Items listed in a dataset
********

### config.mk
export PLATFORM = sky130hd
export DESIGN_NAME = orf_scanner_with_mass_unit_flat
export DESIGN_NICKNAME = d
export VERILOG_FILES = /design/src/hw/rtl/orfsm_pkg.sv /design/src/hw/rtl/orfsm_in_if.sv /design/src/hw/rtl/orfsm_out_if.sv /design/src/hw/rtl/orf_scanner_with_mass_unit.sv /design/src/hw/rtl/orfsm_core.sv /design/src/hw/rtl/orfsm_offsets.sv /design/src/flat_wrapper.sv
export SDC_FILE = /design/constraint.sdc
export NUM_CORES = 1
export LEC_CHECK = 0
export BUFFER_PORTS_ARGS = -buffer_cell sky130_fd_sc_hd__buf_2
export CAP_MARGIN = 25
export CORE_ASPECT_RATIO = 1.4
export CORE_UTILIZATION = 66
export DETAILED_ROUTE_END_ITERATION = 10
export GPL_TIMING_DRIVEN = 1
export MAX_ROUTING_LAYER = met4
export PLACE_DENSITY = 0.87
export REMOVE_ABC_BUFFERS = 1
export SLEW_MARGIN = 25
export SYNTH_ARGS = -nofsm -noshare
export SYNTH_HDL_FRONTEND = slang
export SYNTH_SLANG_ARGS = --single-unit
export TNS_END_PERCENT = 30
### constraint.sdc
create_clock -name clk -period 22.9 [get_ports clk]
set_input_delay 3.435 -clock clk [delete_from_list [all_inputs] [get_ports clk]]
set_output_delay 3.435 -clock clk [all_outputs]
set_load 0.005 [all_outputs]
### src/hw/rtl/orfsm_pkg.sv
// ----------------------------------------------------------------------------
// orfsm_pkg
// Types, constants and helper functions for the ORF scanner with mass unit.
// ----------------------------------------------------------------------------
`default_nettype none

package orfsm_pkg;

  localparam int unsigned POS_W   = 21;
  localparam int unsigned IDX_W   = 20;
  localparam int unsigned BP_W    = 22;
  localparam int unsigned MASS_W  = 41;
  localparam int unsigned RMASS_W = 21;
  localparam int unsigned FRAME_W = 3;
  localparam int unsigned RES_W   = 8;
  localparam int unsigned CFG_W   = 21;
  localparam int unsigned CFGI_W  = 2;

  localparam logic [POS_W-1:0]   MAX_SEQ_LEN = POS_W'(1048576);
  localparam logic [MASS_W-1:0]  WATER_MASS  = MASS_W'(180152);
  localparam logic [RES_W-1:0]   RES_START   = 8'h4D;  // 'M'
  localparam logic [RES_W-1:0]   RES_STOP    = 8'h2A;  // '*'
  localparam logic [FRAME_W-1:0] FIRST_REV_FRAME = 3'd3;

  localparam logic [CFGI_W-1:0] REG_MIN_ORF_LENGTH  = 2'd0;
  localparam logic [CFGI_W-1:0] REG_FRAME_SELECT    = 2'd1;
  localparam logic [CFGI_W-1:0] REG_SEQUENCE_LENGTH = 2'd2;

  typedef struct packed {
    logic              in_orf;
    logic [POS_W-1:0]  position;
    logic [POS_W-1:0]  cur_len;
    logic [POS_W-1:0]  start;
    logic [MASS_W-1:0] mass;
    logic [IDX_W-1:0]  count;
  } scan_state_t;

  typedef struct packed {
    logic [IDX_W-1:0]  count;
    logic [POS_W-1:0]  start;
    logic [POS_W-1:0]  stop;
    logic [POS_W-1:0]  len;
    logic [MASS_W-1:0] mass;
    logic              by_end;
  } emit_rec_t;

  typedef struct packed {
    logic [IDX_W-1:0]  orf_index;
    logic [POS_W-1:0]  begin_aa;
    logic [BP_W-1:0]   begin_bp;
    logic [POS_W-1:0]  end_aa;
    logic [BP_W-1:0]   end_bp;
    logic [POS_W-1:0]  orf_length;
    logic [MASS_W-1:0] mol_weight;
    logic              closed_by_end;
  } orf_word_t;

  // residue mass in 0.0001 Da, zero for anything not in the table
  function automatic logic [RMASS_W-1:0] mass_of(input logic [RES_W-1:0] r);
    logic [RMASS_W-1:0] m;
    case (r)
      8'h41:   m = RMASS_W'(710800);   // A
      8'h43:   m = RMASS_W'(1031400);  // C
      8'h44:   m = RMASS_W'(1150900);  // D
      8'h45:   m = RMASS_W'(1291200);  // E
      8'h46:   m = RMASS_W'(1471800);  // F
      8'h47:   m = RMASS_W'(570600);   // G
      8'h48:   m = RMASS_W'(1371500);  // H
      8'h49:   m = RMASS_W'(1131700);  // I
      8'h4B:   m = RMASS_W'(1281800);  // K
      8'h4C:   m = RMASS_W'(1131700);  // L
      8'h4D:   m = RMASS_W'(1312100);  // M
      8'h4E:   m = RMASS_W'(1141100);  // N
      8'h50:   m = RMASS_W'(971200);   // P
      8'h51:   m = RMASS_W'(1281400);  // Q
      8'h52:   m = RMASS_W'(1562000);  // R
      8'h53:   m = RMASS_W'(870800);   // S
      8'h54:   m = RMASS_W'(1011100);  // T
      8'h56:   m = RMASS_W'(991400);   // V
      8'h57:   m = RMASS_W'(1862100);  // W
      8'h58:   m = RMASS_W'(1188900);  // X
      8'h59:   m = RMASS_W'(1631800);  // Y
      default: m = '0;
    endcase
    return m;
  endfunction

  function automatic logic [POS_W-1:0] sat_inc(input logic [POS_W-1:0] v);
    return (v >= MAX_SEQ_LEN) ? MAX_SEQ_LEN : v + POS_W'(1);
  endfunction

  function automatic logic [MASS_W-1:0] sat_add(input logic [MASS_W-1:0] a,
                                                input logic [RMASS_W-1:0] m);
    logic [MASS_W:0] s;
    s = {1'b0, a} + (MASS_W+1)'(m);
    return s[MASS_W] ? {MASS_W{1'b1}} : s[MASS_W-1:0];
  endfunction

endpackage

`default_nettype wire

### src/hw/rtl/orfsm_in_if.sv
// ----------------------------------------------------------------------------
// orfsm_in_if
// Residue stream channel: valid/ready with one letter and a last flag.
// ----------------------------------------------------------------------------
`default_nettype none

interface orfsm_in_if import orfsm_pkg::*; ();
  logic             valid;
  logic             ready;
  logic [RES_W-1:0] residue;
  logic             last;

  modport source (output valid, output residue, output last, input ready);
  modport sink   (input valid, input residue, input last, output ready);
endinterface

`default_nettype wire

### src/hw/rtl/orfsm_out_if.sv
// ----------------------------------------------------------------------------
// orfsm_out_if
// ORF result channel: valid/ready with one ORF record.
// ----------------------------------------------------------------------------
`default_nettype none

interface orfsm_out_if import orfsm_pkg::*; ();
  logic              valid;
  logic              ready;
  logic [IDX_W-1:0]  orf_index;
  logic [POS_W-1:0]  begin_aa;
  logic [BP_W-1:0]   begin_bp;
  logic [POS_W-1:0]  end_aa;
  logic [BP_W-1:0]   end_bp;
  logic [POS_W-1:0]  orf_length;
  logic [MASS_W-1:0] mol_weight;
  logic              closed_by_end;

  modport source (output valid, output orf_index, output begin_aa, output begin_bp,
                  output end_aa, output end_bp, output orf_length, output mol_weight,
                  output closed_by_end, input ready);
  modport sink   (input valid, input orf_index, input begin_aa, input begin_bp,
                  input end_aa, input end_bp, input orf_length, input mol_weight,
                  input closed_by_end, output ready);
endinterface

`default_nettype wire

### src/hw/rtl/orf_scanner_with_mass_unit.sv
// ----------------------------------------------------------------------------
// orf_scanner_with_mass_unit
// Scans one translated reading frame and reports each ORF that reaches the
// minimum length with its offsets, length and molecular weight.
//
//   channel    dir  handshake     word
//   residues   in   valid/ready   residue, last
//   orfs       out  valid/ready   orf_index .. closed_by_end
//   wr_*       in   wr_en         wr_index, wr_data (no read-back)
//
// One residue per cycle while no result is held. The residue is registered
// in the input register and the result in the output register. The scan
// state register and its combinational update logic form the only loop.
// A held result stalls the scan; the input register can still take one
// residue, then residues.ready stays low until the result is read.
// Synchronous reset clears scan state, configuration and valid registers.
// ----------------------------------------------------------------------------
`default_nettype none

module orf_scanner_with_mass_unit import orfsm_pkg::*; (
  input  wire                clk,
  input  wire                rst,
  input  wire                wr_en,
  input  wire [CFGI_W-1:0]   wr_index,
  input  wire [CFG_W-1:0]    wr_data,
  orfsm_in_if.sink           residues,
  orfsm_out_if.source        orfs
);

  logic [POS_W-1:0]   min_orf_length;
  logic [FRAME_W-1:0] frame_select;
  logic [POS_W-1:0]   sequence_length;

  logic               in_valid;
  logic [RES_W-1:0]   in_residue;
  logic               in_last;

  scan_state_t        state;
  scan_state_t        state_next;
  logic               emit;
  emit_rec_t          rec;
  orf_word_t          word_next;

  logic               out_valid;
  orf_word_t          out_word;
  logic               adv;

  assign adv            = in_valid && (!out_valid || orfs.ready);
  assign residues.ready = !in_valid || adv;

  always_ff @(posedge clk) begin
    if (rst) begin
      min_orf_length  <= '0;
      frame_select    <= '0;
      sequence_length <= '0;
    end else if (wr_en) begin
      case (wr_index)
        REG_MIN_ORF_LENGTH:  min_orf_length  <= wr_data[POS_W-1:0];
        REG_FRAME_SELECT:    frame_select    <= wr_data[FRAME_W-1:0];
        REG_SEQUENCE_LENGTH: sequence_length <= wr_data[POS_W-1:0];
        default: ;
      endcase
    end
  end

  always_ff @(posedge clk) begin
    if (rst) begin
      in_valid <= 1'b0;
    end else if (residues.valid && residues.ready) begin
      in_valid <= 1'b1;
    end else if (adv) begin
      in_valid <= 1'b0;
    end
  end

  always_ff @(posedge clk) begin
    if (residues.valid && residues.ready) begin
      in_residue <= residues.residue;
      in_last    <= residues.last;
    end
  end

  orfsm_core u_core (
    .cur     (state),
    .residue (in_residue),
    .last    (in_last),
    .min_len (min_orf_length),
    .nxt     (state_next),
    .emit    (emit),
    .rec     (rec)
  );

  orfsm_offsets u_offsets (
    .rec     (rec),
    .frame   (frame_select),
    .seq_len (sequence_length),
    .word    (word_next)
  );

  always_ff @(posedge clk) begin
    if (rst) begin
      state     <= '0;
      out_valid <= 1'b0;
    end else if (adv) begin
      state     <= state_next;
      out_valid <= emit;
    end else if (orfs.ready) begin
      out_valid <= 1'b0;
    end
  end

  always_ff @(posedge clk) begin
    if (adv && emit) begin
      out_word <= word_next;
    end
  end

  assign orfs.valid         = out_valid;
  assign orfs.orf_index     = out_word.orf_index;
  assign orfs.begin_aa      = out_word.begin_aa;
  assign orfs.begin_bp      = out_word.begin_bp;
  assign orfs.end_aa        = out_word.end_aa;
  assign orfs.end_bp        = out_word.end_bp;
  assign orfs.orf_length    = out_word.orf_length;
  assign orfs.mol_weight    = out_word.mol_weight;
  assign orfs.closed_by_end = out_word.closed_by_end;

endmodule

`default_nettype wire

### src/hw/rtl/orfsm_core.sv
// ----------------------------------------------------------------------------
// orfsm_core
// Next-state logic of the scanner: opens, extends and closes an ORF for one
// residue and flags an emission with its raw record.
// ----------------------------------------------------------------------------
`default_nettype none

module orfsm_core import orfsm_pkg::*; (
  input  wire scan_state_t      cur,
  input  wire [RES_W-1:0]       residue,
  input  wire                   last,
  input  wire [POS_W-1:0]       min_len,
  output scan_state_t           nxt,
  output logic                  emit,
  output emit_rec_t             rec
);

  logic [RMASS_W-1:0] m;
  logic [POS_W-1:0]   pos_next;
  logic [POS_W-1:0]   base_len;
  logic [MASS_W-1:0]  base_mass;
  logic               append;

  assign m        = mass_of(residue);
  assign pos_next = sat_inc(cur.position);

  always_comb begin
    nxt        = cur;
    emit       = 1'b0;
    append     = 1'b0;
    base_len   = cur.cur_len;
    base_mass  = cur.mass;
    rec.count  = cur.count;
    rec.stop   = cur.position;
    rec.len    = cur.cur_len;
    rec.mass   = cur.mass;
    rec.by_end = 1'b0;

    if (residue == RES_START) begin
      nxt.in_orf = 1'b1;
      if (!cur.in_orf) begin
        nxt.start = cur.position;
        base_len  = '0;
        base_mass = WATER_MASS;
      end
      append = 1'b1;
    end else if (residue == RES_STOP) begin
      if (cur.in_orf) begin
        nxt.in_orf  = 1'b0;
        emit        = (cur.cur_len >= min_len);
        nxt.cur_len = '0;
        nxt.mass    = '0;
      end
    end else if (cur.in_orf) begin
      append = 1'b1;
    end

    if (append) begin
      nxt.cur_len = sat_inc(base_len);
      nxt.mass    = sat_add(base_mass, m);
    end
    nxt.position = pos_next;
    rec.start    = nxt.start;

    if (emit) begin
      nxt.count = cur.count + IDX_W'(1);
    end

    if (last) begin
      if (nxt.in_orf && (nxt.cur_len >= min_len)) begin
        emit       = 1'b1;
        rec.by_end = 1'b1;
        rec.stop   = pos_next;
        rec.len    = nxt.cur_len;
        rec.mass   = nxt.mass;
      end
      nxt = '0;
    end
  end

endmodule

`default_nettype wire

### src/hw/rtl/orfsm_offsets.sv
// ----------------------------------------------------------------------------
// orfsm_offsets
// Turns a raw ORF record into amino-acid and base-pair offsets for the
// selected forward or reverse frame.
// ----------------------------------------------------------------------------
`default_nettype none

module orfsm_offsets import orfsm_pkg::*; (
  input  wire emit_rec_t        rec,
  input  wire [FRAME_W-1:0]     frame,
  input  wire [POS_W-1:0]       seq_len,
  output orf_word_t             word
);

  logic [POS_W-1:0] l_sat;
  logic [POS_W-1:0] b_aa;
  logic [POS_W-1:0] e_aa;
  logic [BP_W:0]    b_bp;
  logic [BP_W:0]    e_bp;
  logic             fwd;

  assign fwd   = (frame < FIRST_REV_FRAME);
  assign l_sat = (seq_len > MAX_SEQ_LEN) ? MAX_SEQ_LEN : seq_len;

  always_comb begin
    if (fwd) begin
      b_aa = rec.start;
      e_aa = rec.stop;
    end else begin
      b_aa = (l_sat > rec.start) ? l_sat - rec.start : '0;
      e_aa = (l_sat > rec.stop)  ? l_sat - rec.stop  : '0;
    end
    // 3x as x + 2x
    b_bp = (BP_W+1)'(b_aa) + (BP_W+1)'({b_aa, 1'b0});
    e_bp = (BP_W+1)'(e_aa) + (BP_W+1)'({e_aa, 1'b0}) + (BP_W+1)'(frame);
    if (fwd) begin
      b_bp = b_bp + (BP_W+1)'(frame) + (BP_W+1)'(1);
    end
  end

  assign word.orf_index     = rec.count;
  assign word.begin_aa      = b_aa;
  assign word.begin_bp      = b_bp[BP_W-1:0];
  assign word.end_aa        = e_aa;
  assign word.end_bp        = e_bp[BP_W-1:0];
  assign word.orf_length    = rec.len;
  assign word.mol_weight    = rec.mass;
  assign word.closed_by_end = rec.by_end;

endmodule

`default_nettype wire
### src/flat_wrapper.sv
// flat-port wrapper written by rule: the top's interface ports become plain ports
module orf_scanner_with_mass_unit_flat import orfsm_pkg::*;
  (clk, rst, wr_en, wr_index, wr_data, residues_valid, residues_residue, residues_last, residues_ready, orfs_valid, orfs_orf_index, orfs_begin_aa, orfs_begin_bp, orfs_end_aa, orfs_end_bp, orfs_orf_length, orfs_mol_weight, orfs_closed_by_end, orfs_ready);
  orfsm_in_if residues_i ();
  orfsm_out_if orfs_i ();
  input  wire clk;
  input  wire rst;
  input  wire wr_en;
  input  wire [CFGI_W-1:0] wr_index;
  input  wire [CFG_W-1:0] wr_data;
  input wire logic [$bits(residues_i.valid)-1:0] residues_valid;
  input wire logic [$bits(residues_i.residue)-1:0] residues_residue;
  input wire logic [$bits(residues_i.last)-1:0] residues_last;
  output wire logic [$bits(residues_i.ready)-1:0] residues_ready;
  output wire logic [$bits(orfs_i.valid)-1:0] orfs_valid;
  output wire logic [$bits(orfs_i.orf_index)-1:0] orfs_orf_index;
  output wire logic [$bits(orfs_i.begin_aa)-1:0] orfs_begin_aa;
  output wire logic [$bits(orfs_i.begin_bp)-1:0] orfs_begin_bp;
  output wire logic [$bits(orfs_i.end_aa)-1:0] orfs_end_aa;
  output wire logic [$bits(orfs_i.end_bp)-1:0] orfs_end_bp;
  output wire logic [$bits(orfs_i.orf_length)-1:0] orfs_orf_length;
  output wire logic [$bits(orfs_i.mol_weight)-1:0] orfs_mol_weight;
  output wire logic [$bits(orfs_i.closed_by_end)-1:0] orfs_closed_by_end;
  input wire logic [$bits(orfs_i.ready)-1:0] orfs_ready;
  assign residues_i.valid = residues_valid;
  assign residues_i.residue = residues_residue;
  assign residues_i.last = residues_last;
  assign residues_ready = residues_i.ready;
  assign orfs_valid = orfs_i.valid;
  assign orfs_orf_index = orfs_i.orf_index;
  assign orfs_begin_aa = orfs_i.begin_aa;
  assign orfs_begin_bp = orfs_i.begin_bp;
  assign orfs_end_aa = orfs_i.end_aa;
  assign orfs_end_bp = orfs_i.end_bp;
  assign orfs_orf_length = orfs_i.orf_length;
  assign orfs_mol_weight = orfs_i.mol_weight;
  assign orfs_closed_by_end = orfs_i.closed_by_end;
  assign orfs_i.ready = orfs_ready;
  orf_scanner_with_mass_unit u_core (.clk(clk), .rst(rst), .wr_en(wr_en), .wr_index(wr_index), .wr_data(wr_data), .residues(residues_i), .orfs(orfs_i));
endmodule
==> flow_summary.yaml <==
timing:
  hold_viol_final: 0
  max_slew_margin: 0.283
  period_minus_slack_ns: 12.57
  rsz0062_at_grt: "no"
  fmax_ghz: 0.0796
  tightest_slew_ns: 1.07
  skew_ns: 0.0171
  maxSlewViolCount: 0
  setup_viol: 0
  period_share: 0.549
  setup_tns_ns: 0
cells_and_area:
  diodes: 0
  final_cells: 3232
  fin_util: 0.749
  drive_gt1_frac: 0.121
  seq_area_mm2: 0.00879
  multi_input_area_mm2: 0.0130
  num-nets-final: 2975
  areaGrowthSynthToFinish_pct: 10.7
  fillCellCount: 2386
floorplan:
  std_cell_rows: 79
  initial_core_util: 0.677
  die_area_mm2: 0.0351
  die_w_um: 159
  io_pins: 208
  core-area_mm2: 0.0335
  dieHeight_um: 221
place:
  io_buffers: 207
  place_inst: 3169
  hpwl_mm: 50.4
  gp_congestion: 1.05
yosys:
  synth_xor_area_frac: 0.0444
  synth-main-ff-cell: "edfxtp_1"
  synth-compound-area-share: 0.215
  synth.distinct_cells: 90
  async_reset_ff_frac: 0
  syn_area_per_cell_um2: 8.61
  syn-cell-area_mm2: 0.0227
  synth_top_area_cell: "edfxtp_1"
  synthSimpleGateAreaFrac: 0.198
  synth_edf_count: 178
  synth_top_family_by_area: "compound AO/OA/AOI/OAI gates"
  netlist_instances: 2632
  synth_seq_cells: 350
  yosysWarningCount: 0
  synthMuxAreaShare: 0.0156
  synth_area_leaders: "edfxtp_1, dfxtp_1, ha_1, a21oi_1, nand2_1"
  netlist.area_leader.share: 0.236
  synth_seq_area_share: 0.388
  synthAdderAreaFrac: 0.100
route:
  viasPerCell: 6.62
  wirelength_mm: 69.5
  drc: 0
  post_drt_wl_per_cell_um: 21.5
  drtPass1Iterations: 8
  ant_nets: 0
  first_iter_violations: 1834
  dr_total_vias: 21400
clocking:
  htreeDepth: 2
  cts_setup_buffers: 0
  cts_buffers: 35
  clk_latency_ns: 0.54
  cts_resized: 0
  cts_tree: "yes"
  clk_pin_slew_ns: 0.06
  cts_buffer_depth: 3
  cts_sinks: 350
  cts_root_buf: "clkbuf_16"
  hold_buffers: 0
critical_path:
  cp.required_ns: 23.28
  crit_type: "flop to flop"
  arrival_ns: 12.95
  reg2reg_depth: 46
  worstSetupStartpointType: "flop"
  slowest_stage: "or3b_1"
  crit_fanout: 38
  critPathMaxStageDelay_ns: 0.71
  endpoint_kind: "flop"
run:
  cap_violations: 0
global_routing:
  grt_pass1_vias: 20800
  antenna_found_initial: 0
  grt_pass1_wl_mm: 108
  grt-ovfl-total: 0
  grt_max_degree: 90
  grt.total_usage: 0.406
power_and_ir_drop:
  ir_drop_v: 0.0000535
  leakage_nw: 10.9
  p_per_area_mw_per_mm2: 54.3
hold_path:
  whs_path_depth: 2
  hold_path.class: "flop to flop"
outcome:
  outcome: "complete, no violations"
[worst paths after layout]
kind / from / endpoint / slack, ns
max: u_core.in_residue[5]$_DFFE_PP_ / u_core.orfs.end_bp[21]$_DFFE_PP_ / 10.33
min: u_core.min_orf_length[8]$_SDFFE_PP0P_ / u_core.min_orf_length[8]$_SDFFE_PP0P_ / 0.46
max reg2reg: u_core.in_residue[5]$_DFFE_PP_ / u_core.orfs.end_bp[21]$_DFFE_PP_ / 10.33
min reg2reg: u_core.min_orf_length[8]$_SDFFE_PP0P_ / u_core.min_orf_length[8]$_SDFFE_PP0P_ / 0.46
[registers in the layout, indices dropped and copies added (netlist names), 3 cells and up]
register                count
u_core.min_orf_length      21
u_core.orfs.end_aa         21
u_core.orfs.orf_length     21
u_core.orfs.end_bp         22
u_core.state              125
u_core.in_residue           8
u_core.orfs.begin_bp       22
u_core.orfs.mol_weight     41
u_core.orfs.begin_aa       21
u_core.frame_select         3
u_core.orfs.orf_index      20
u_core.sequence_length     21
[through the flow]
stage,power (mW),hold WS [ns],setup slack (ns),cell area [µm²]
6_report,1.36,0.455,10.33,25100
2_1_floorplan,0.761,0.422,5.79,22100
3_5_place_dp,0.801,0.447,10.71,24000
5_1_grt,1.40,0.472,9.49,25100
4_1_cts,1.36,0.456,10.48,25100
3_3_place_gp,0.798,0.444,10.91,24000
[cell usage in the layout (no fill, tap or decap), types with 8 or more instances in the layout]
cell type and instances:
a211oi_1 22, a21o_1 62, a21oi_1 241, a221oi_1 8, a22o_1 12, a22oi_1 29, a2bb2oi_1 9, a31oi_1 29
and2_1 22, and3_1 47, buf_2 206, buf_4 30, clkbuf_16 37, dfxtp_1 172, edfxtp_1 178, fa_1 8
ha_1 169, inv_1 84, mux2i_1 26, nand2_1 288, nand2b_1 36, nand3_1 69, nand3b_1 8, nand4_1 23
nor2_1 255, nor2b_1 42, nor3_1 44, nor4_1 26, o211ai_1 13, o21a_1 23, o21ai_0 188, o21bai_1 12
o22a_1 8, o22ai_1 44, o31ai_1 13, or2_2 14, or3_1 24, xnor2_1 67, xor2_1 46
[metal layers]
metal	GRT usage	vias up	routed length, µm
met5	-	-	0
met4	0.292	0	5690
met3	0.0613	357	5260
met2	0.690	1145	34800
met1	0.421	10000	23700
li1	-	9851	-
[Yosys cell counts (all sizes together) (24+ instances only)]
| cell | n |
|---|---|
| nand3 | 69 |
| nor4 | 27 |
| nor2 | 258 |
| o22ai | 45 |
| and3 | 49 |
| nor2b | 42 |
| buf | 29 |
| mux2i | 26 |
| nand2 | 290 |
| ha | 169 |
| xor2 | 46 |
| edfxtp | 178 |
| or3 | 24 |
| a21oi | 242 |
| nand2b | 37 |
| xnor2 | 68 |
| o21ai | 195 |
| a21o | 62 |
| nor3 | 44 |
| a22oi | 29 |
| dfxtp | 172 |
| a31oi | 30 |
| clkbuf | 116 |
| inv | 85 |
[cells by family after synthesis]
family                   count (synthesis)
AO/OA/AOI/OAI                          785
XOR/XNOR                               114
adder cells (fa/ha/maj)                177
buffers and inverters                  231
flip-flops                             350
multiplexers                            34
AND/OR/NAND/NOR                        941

********

In the lines above, spot each one that contains the word "unsigned" and copy it.

  localparam int unsigned POS_W   = 21;
  localparam int unsigned IDX_W   = 20;
  localparam int unsigned BP_W    = 22;
  localparam int unsigned MASS_W  = 41;
  localparam int unsigned RMASS_W = 21;
  localparam int unsigned FRAME_W = 3;
  localparam int unsigned RES_W   = 8;
  localparam int unsigned CFG_W   = 21;
  localparam int unsigned CFGI_W  = 2;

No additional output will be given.